Fleet Gathering, 26 June 2008
The first vessel that the Board took over was a former Royal Navy sailing cutter "Vigilant", which had worked for some years on protection tasks. Over the years, new ships were added to the fishery protection fleet and responsibility for managing the task of fishery protection was transferred at different times to various Government bodies, including the Scottish Fisheries Protection Agency and now Marine Scotland Compliance.
Currently, Marine Scotland Compliance has three ships in its fleet of Marine Protection Vessels (MPVs):
- MPV Minna was built at Ferguson's Shipyard, Port Glasgow and was launched in 2003. She is 42 metres in length and has a gross tonnage of 781. She has a crew of 15, a top speed of 14 knots and is used mainly for inshore enforcement tasks.
- MPV Jura was built at Ferguson's Shipyard, Port Glasgow. She was launched in 2005 and entered service in March 2006. Currently the largest vessel in the fleet - at 1 tonne heavier than the MPV Hirta - she is 84 metres in length and has a gross tonnage of 2,181. She has a crew of 17, a top speed of 18 knots and is used mainly for offshore enforcement tasks.

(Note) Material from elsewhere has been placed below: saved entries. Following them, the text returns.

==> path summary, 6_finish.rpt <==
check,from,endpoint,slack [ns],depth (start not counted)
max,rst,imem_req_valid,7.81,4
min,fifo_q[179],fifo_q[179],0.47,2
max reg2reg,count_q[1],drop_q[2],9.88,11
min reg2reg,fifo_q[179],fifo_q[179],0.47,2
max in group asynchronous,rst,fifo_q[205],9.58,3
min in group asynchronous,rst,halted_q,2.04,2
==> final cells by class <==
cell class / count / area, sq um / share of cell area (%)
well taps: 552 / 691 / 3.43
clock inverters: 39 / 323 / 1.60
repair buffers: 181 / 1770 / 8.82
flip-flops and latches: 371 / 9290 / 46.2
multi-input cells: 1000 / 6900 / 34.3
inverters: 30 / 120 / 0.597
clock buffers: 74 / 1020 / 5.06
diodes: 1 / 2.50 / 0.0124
<file path="src/rtl/normalizer_pkg.sv">
// Shared types and defaults for the iterative left-normalizer.
// Imported by seq_normalizer.
package normalizer_pkg;

  localparam int NORM_WIDTH = 8;

  typedef enum logic [1:0] {
    IDLE,
    SHIFT,
    DONE
  } norm_state_t;

endpackage

</file>
<file path="src/rtl/seq_normalizer.sv">
// Iterative left-normalizer: shifts one bit per cycle until the
// leading one reaches the MSB, reporting how far it moved.
module seq_normalizer
  import normalizer_pkg::*;
#(
  parameter int WIDTH = NORM_WIDTH
) (
  input  logic                     clk,
  input  logic                     rst,
  input  logic                     in_valid,
  output logic                     in_ready,
  input  logic [WIDTH-1:0]         data_in,
  output logic                     out_valid,
  input  logic                     out_ready,
  output logic [WIDTH-1:0]         data_out,
  output logic [$clog2(WIDTH)-1:0] shift_amount,
  output logic                     zero_flag
);

  localparam int CW = $clog2(WIDTH);

  norm_state_t      state;
  logic [WIDTH-1:0] work;
  logic [CW-1:0]    count;
  logic             zero;

  always_ff @(posedge clk) begin
    if (rst) begin
      state <= IDLE;
      work  <= '0;
      count <= '0;
      zero  <= 1'b0;
    end else begin
      case (state)
        IDLE: begin
          if (in_valid) begin
            work  <= data_in;
            count <= '0;
            if (data_in == '0) begin
              zero  <= 1'b1;
              state <= DONE;
            end else begin
              zero  <= 1'b0;
              state <= SHIFT;
            end
          end
        end
        SHIFT: begin
          // Nonzero input guarantees a one reaches the MSB
          // within WIDTH-1 shifts, so count never wraps.
          if (work[WIDTH-1]) begin
            state <= DONE;
          end else begin
            work  <= work << 1;
            count <= count + 1'b1;
          end
        end
        DONE: begin
          if (out_ready) state <= IDLE;
        end
        default: state <= IDLE;
      endcase
    end
  end

  assign in_ready     = (state == IDLE) && !rst;
  assign out_valid    = (state == DONE);
  assign data_out     = work;
  assign shift_amount = count;
  assign zero_flag    = zero;

endmodule

</file>
<file path="config.mk">
export PLATFORM = sky130hd
export DESIGN_NAME = seq_normalizer
export DESIGN_NICKNAME = d
export VERILOG_FILES = /design/src/rtl/normalizer_pkg.sv /design/src/rtl/seq_normalizer.sv
export SDC_FILE = /design/constraint.sdc
export NUM_CORES = 1
export LEC_CHECK = 0
export BUFFER_PORTS_ARGS = -buffer_cell sky130_fd_sc_hd__buf_4
export CAP_MARGIN = 25
export CORE_MARGIN = 8
export CORE_UTILIZATION = 45
export CTS_BUF_LIST = sky130_fd_sc_hd__clkbuf_8
export CTS_CLUSTER_DIAMETER = 80
export DETAILED_ROUTE_END_ITERATION = 8
export PLACE_DENSITY_LB_ADDON = 0.08
export SYNTH_ARGS = -nofsm -noshare
export SYNTH_HDL_FRONTEND = slang
export SYNTH_SLANG_ARGS = --single-unit
</file>
<file path="constraint.sdc">
create_clock -name clk -period 3.89 [get_ports clk]
set_input_delay 0.778 -clock clk [delete_from_list [all_inputs] [get_ports clk]]
set_output_delay 0.778 -clock clk [all_outputs]
set_load 0.02 [all_outputs]
</file>
==> results of run 1 <==
==> per-stage QoR <==
stage / cell area, um^2 / hold slack, ns / cells / worst slack [ns]
6_report: 976 / 0.467 / 117 / 1.81
5_1_grt: 976 / 0.492 / 117 / 1.76
4_1_cts: 976 / 0.470 / 117 / 1.79
3_5_place_dp: 921 / 0.462 / 113 / 1.80
3_3_place_gp: 921 / 0.463 / 113 / 1.85
2_1_floorplan: 746 / 0.534 / 77 / 1.69
==> synth_stat cells (all sizes together) <==
cell     count
o221a        1
and4bb       1
buf          4
nand3        8
clkbuf       1
nand2        2
or3b         2
a22oi        5
nor4         2
xnor2        2
nor3b        2
nor2         3
nand3b       2
ha           1
inv          2
nand2b       1
a31oi        1
nor4bb       1
o21a         1
nor3         4
nor2b        3
a21o         1
a211oi       1
a2111oi      1
dfxtp       14
a21oi       11
==> logic make-up (layout without fill, tap and decap cells) <==
group	Yosys count	after routing
fa+ha+maj	1	1
buf+inv	7	31
simple gates	31	31
compound gates	22	22
flops	14	14
xor+xnor	2	2
==> report_power, final <==
group          switching [uW]  internal [uW]  leakage, uW
Clock                    53.2           89.8    0.0000288
Sequential               17.9            154     0.000115
Combinational            50.5           44.6     0.000242
Total                     122            289     0.000386
==> path summary, 6_finish.rpt <==
| path | endpoint | slack [ns] |
|---|---|---|
| setup reg to reg | shift_amount[1]$_SDFFE_PP0P_ | 2.31 |
| hold reg to reg | zero_flag$_SDFFE_PP0P_ | 0.47 |
| setup / recovery | in_ready | 1.81 |
| hold / removal | zero_flag$_SDFFE_PP0P_ | 0.47 |
==> per-layer routing <==
metal | vias up | track usage | part of all wire
met4 | 0 | 0.0515 | 0.020
met5 | - | 0 | 0
met3 | 4 | 0.0629 | 0.075
met1 | 327 | 0.142 | 0.44
met2 | 21 | 0.176 | 0.47
li1 | 334 | - | -
==> layout make-up <==
cell class,count,area (um^2)
fillers,135,548
multi-input cells,56,425
flip-flops and latches,14,280
repair buffers,25,188
clock buffers,4,55.1
well taps,16,20.0
inverters,2,7.51
==> worst max-delay path, stage by stage <==
cell and delay (ns):
buf_4 0.17, nor3_1 0.18, buf_4 0.18
==> sequential cells by signal, indices dropped and copies added, names as in the netlist <==
name / cells
shift_amount: 3
state: 2
zero_flag: 1
data_out: 8
==> reports/results.txt, run 1 <==
status: complete, no violations
clock buffer count from CTS: 3
CP Launch Type: primary input
Vias per Instance: 5.86
XOR/XNOR Fraction of Synth Area: 0.0235
ANT cells: 0
largest family of logic cells by synthesized area: simple AND/OR/NAND/NOR gates
crit path DAT: 1.31 ns
Design Power: 410 uW
TritonCTS clock tree: done
fraction of layout cells with a size suffix above 1: 0.376
Initial Utilization: 0.489
commonest non-fill, non-tap cell in the layout: buf_4
cells after synthesis: 77
hold path startpoint: zero_flag$_SDFFE_PP0P_
GPL Wtd Cong: 0.666
CP max FO: 14
grt ovf: 0
most frequent cells in the layout: buf_4 (25), dfxtp_1 (14), a21oi_1 (10), nand3_1 (8), a22oi_1 (5)
Post-Route Setup TNS: 0 ns
Min-Delay Path Depth: 2
post-layout min period: 2.08 ns
power per cell area: 420 nW/um^2
Total Routed Length: 1860 um
Yosys Warn Count: 0
Req. time, crit path: 3.11 ns
clk_lat worst skew: 0.25 ns
# clock sinks: 14
Max-Cap Viols: 0
final hold vios: 0
# IOs: 26
Core Rows: 14
post_cts resized: 0
Routed WL per cell: 15.9 um
final setup violation count: 0
CTS clk-pin slew, worst paths: 0.05 ns
Rel. slew slack: 0.632
VDD IR max: 0.308 mV
Seq cells post-synth: 14
DRT iter0 DRCs: 13
sequential fraction of the synthesis area: 0.376
first-pass GRT wire length: 3150 um
worst flop-to-flop path startpoint: state[0]$_SDFFE_PP0P_
Hold Buf Count CTS: 0
adder-cell share of the synthesized area: 0.0168
Slew Limit Fails: 0
# DRC: 0
H-tree levels: 1
Net Count, Synth: 90
# port buffers: 25
post-layout util: 0.640
hpwl dp: 1380 um
area grow syn2layout: 30.9%
gr usage total: 0.120
Cell Area, Synth: 746 um^2
Setup Fix Bufs, Post-CTS: 0
Worst setup EP type: output pin
syn_area_per_cell: 9.68 um^2
top cell type's share of synthesized area: 0.376
Core ar.: 1520 um^2
vias in the first global route: 689
post-route ant nets: 0
mux share of post-synthesis cell area: 0
Leak: 0.000386 uW
Reg2Reg Depth: 3
worst-margin pin slew: 0.551 ns
1st-pass router iterations: 4
largest cells by area after synthesis: dfxtp_1 (38%), a21oi_1 (6.7%), nor4_4 (5.7%)
crit path kind: primary input to output pin
RSZ-0062 raised after global routing: no
simple-gate share of the synthesized area: 0.327
clk_skew: 0.00383 ns
Final nets: 115
Tcrit/Tclk final: 0.536
antenna violations before repair: 0
die height: 56.7 um
clk buf depth: 2
Yosys cell types: 30
Hold WC Path Type: register to register
CTS root buffer: clkbuf_8
area leader, netlist: dfxtp_1
FMAX: 480 MHz
compound-cell area share of the yosys netlist: 0.203
vias post-DR: 686
largest net degree at the start of global routing: 16
Worst Setup SP: rst
total die area: 3220 um^2
Die Span X: 56.7 um
Power figures use the tool's default switching activity.
==> run 2, diff against run 1 <==
clock period = 1.9 ns   (was 3.89 ns; I/O delays follow)
==> reports/results.txt, run 2 (synthesized netlist as in run 1, its figures left out) <==
Final nets: 115 (unchanged)
die height: 56.7 um (unchanged)
Routed WL per cell: 16.0 um (+0.75%)
Hold WC Path Type: primary input to register
TritonCTS clock tree: done
Total Routed Length: 1860 um (-0.11%)
H-tree levels: 1 (unchanged)
status: complete, no violations
critical register-to-register path endpoint: shift_amount[1]$_SDFFE_PP0P_
VDD IR max: 0.395 mV (+28%)
crit path DAT: 1.24 ns (-0.07 ns)
clk_skew: 0.000751 ns (-0.00308 ns)
clock buffer count from CTS: 3 (unchanged)
GPL Wtd Cong: 0.765 (+15%)
crit path kind: register to output pin
Setup Fix Bufs, Post-CTS: 0 (unchanged)
FMAX: 619 MHz
# clock sinks: 14 (unchanged)
ANT cells: 0 (unchanged)
CTS clk-pin slew, worst paths: 0.05 ns (about the same)
vias in the first global route: 660 (-4.2%)
hpwl dp: 1340 um (-3.1%)
total die area: 3220 um^2 (unchanged)
Largest register FFs: 8 (unchanged)
area grow syn2layout: 29.0%
worst setup path endpoint: out_valid
Tcrit/Tclk final: 0.850
post-layout min period: 1.62 ns
Core ar.: 1520 um^2 (unchanged)
RSZ-0062 raised after global routing: no
post-route ant nets: 0 (unchanged)
DRT iter0 DRCs: 22 (+9)
Max-Cap Viols: 0 (unchanged)
# port buffers: 25 (unchanged)
# IOs: 26 (unchanged)
worst flop-to-flop path startpoint: state[0]$_SDFFE_PP0P_
most frequent cells in the layout: buf_4 (25), dfxtp_1 (14), a21oi_1 (10), nand3_1 (8), a22oi_1 (5)
CP max FO: 15 (+1)
CP Launch Type: register
Req. time, crit path: 1.52 ns (-1.59 ns)
Post-Route Setup TNS: 0 ns (unchanged)
final setup violation count: 0 (unchanged)
Design Power: 785 uW (+91%)
Worst Hold Margin: 0.414 ns (-0.0536 ns)
vias post-DR: 663 (-3.4%)
CTS root buffer: clkbuf_8
final hold vios: 0 (unchanged)
Slew Limit Fails: 0 (unchanged)
reg-to-reg slack, setup: 0.34 ns (-1.97 ns)
clk_lat worst skew: 0.24 ns (about the same)
1st-pass router iterations: 4 (unchanged)
Leak: 0.000378 uW (-1.9%)
gr usage total: 0.113 (-0.00757)
Die Span X: 56.7 um (unchanged)
first-pass GRT wire length: 3020 um (-3.9%)
grt ovf: 0 (unchanged)
Hold Buf Count CTS: 0 (unchanged)
Rel. slew slack: 0.647 (+0.0147)
commonest non-fill, non-tap cell in the layout: buf_4
Vias per Instance: 5.72 (-2.5%)
Worst Setup SP: state[1]$_SDFFE_PP0P_
hold path startpoint: data_in[0]
Initial Utilization: 0.489 (unchanged)
Reg2Reg Depth: 3 (unchanged)
Core Rows: 14 (unchanged)
clk buf depth: 2 (unchanged)
power per cell area: 816 nW/um^2 (+94%)
worst-margin pin slew: 0.529 ns (-0.0220 ns)
Worst setup EP type: output pin
fraction of layout cells with a size suffix above 1: 0.370 (-0.00624)
# DRC: 0 (unchanged)
post_cts resized: 0 (unchanged)
largest net degree at the start of global routing: 16 (unchanged)
antenna violations before repair: 0 (unchanged)
run 2: how the worst min path moves through the flow:
stage | endpoint | depth (start not counted)
after floorplan | state[1]$_SDFFE_PP0P_ | 1
after global placement | zero_flag$_SDFFE_PP0P_ | 2
after detailed placement | zero_flag$_SDFFE_PP0P_ | 2
after CTS | data_out[0]$_SDFFE_PP0P_ | 3
after global routing | data_out[0]$_SDFFE_PP0P_ | 3
final | data_out[0]$_SDFFE_PP0P_ | 3
run 2: power breakdown:
| part | internal (uW) | switching, uW | total (uW) |
|---|---|---|---|
| Sequential | 316 | 36.4 | 352 |
| Combinational | 91.8 | 104 | 196 |
| Clock | 140 | 96.8 | 237 |
| Total | 548 | 237 | 785 |
run 2: area by class of cell:
cell class / count / area (um^2)
multi-input combinational: 56 / 425
tap: 16 / 20.0
clock buffer: 3 / 41.3
timing repair buffer: 25 / 188
sequential: 14 / 280
fill: 136 / 562
inverter: 2 / 7.51
run 2: worst max-delay path: stages, from the launching register on:
cell     delay [ns]
dfxtp_1        0.65
nor2b_1        0.19
buf_4          0.15
run 2: through the flow:
step / setup slack (ns) / area, um^2 / utilization / instances
after floorplan: 0.491 / 746 / - / 77
after global placement: 0.421 / 921 / 0.604 / 113
after detailed placement: 0.376 / 921 / 0.604 / 113
after CTS: 0.269 / 962 / 0.631 / 116
after global routing: 0.188 / 962 / 0.631 / 116
final: 0.285 / 962 / 0.631 / 116
run 2: per-layer routing:
metal	routed length [um]	global-route usage	vias up
met1	860	0.148	306
met4	0	0.0412	0
met3	155	0.0449	0
met2	844	0.160	25
met5	0	0	-
li1	-	-	332
==> run 3, diff against run 2 <==
ABC_CLOCK_PERIOD_IN_PS = 1900   (was unset)
RECOVER_POWER = 100   (was unset)
==> reports/results.txt, run 3 (synthesized netlist as in run 1, its figures left out) <==
multi-input logic area: 409 um^2 (-3.8%)
CP delay by family, top: flip-flops
CP max FO: 15 (unchanged)
# DRC: 0 (unchanged)
Req. time, crit path: 1.52 ns (about the same)
hold path startpoint: data_in[0]
reg-to-reg slack, setup: 0.34 ns (about the same)
# port buffers: 25 (unchanged)
CTS root buffer: clkbuf_8
hpwl dp: 1340 um (unchanged)
worst path buffer plus inverter count: 1 (unchanged)
Largest register FFs: 8 (unchanged)
Reg2Reg Depth: 3 (unchanged)
CP cell instances: nor2b_1 -> clkbuf_1
largest net degree at the start of global routing: 16 (unchanged)
final setup margin: 0.225 ns (-0.0596 ns)
Leak: 0.000321 uW (-15%)
post-layout min period: 1.68 ns (+0.0596 ns)
Rel. slew slack: 0.629 (-0.0173)
Final nets: 115 (unchanged)
Core ar.: 1520 um^2 (unchanged)
Worst setup EP type: output pin
clk_lat worst skew: 0.24 ns (about the same)
Routed WL per cell: 16.0 um (-0.43%)
worst flop-to-flop path startpoint: state[0]$_SDFFE_PP0P_
Vias per Instance: 5.70 (-0.30%)
CTS clk-pin slew, worst paths: 0.06 ns (about the same)
die height: 56.7 um (unchanged)
FMAX: 597 MHz (-3.6%)
Min-Delay Path Depth: 3 (unchanged)
area grow syn2layout: 19.8%
crit path kind: register to output pin
CP Launch Type: register
vias in the first global route: 660 (unchanged)
Setup Fix Bufs, Post-CTS: 0 (unchanged)
grt ovf: 0 (unchanged)
# IOs: 26 (unchanged)
# clock sinks: 14 (unchanged)
vias post-DR: 661 (-0.30%)
clk_skew: 0.000680 ns (-0.0000710 ns)
post_cts resized: 0 (unchanged)
ANT cells: 0 (unchanged)
Hold WC Path Type: primary input to register
H-tree levels: 1 (unchanged)
Hold Buf Count CTS: 0 (unchanged)
Tcrit/Tclk final: 0.882 (+0.0314)
VDD IR max: 0.384 mV (-2.7%)
Total Routed Length: 1850 um (-0.43%)
power per cell area: 850 nW/um^2 (+4.2%)
Max-Cap Viols: 0 (unchanged)
slowest cell delay on critical path: 0.63 ns (-0.02 ns)
1st-pass router iterations: 4 (unchanged)
antenna violations before repair: 0 (unchanged)
pre-CTS setup slack: 0.376 ns (unchanged)
Die Span X: 56.7 um (unchanged)
final setup violation count: 0 (unchanged)
sink of the worst hold path: data_out[0]$_SDFFE_PP0P_
final hold vios: 0 (unchanged)
CP max-delay cell: dfxtp_1
Initial Utilization: 0.489 (unchanged)
TritonCTS clock tree: done
fraction of layout cells with a size suffix above 1: 0.210 (-0.160)
GPL Wtd Cong: 0.765 (unchanged)
first-pass GRT wire length: 3020 um (unchanged)
critical register-to-register path endpoint: data_out[3]$_SDFFE_PP0P_
worst-margin pin slew: 0.553 ns (+0.0242 ns)
status: complete, no violations
Slew Limit Fails: 0 (unchanged)
post-layout util: 0.586 (-0.0452)
gr usage total: 0.113 (unchanged)
RSZ-0062 raised after global routing: no
Core Rows: 14 (unchanged)
Post-Route Setup TNS: 0 ns (unchanged)
crit path DAT: 1.30 ns (+0.06 ns)
DRT iter0 DRCs: 22 (unchanged)
Reg area: 280 um^2 (unchanged)
clk buf depth: 2 (unchanged)
most frequent cells in the layout: dfxtp_1 (14), clkbuf_1 (14), a21oi_1 (11), buf_4 (11), nand3_1 (8)
total die area: 3220 um^2 (unchanged)
clock buffer count from CTS: 3 (unchanged)
FILL cells: 157 (+15%)
post-route ant nets: 0 (unchanged)
-- run 3: stage by stage --
step | cell area (um^2) | power [uW] | hold slack, ns | cells
finish | 893 | 759 | 0.411 | 116
global route | 893 | 801 | 0.424 | 116
CTS | 962 | 794 | 0.408 | 116
detailed placement | 921 | 553 | 0.456 | 113
global placement | 921 | 552 | 0.450 | 113
floorplan | 746 | 479 | 0.449 | 77
-- run 3: worst max path at each step --
stage                                     start                      endpoint  slack [ns]  cells after the start
after CTS                 state[1]$_SDFFE_PP0P_                     out_valid        0.27                      2
after global routing      state[1]$_SDFFE_PP0P_                     out_valid        0.13                      2
final                     state[1]$_SDFFE_PP0P_                     out_valid        0.22                      2
after detailed placement  state[0]$_SDFFE_PP0P_  shift_amount[1]$_SDFFE_PP0P_        0.38                      3
after floorplan           state[0]$_SDFFE_PP0P_                      in_ready        0.49                      2
after global placement    state[0]$_SDFFE_PP0P_  shift_amount[1]$_SDFFE_PP0P_        0.42                      3
-- run 3: area by class of cell --
type	instances	area share
multi-input cells	56	0.458
clock buffers	3	0.0462
inverters	2	0.00840
well taps	16	0.0224
repair buffers	25	0.151
flip-flops and latches	14	0.314
-- run 3: power by group --
| group | total, uW | internal, uW | leakage [uW] | switching [uW] |
|---|---|---|---|---|
| Sequential | 350 | 316 | 0.000115 | 33.5 |
| Clock | 238 | 140 | 0.0000216 | 98.0 |
| Combinational | 172 | 70.8 | 0.000184 | 101 |
| Total | 759 | 527 | 0.000321 | 232 |
-- run 3: worst min-delay path: stages --
cell and delay (ns):
buf_4 0.12, nand2_1 0.05, a21oi_1 0.05
-- run 3: layer usage --
layer	global-route usage	routed length (um)
met1	0.148	835
met2	0.160	845
met3	0.0449	163
met4	0.0412	6
met5	0	0
--- config.mk ---
export PLATFORM = sky130hd
export DESIGN_NAME = aes_round_ctrl
export DESIGN_NICKNAME = d
export VERILOG_FILES = /design/src/rtl/aes_ctrl_pkg.sv /design/src/rtl/aes_rcon_gen.sv /design/src/rtl/aes_round_ctrl.sv
export SDC_FILE = /design/constraint.sdc
export NUM_CORES = 1
export LEC_CHECK = 0
export CORE_UTILIZATION = 30
export DETAILED_ROUTE_END_ITERATION = 8
export GPL_TIMING_DRIVEN = 0
export SKIP_LAST_GASP = 1
export SLEW_MARGIN = 20
export SYNTH_ARGS = -nofsm -noshare
export SYNTH_HDL_FRONTEND = slang
export SYNTH_HIERARCHICAL = 1
export SYNTH_SLANG_ARGS = --single-unit
--- constraint.sdc ---
create_clock -name clock -period 4.52 [get_ports clock]
set_input_delay 0.904 -clock clock [delete_from_list [all_inputs] [get_ports clock]]
set_output_delay 0.904 -clock clock [all_outputs]
set_load 0.05 [all_outputs]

- MPV Hirta is the newest of our ships and is the same type of ship as the FPV Jura. Built at the Remontowa Yard in Gdansk, Poland she entered service in 2008. She is 84 metres in length and has a gross tonnage of 2,181. She has a crew of 17, a top speed of 18 knots and is used mainly for offshore enforcement tasks.
Marine Scotland Compliance owns two Reims Cessna Caravan II F-406 aircraft (Watchdog Alpha and Watchdog Bravo), which are used for aerial surveillance as part of our fisheries enforcement responsibilities. The current aircraft were delivered in 2008 after being built for Marine Scotland Compliance at the Reims factory in France.
The aircraft are currently based at Inverness Airport and responsibility for providing aircrew and maintenance is contracted out to Airtask.
The aircraft are tasked daily by the Fisheries Monitoring Centre, taking account of enforcement priorities identified following an analysis of available information resources.
One of the aircraft is fitted with a visible light and infra-red video camera. This camera also has a laser illuminator which aids vessel identification in low and no light conditions.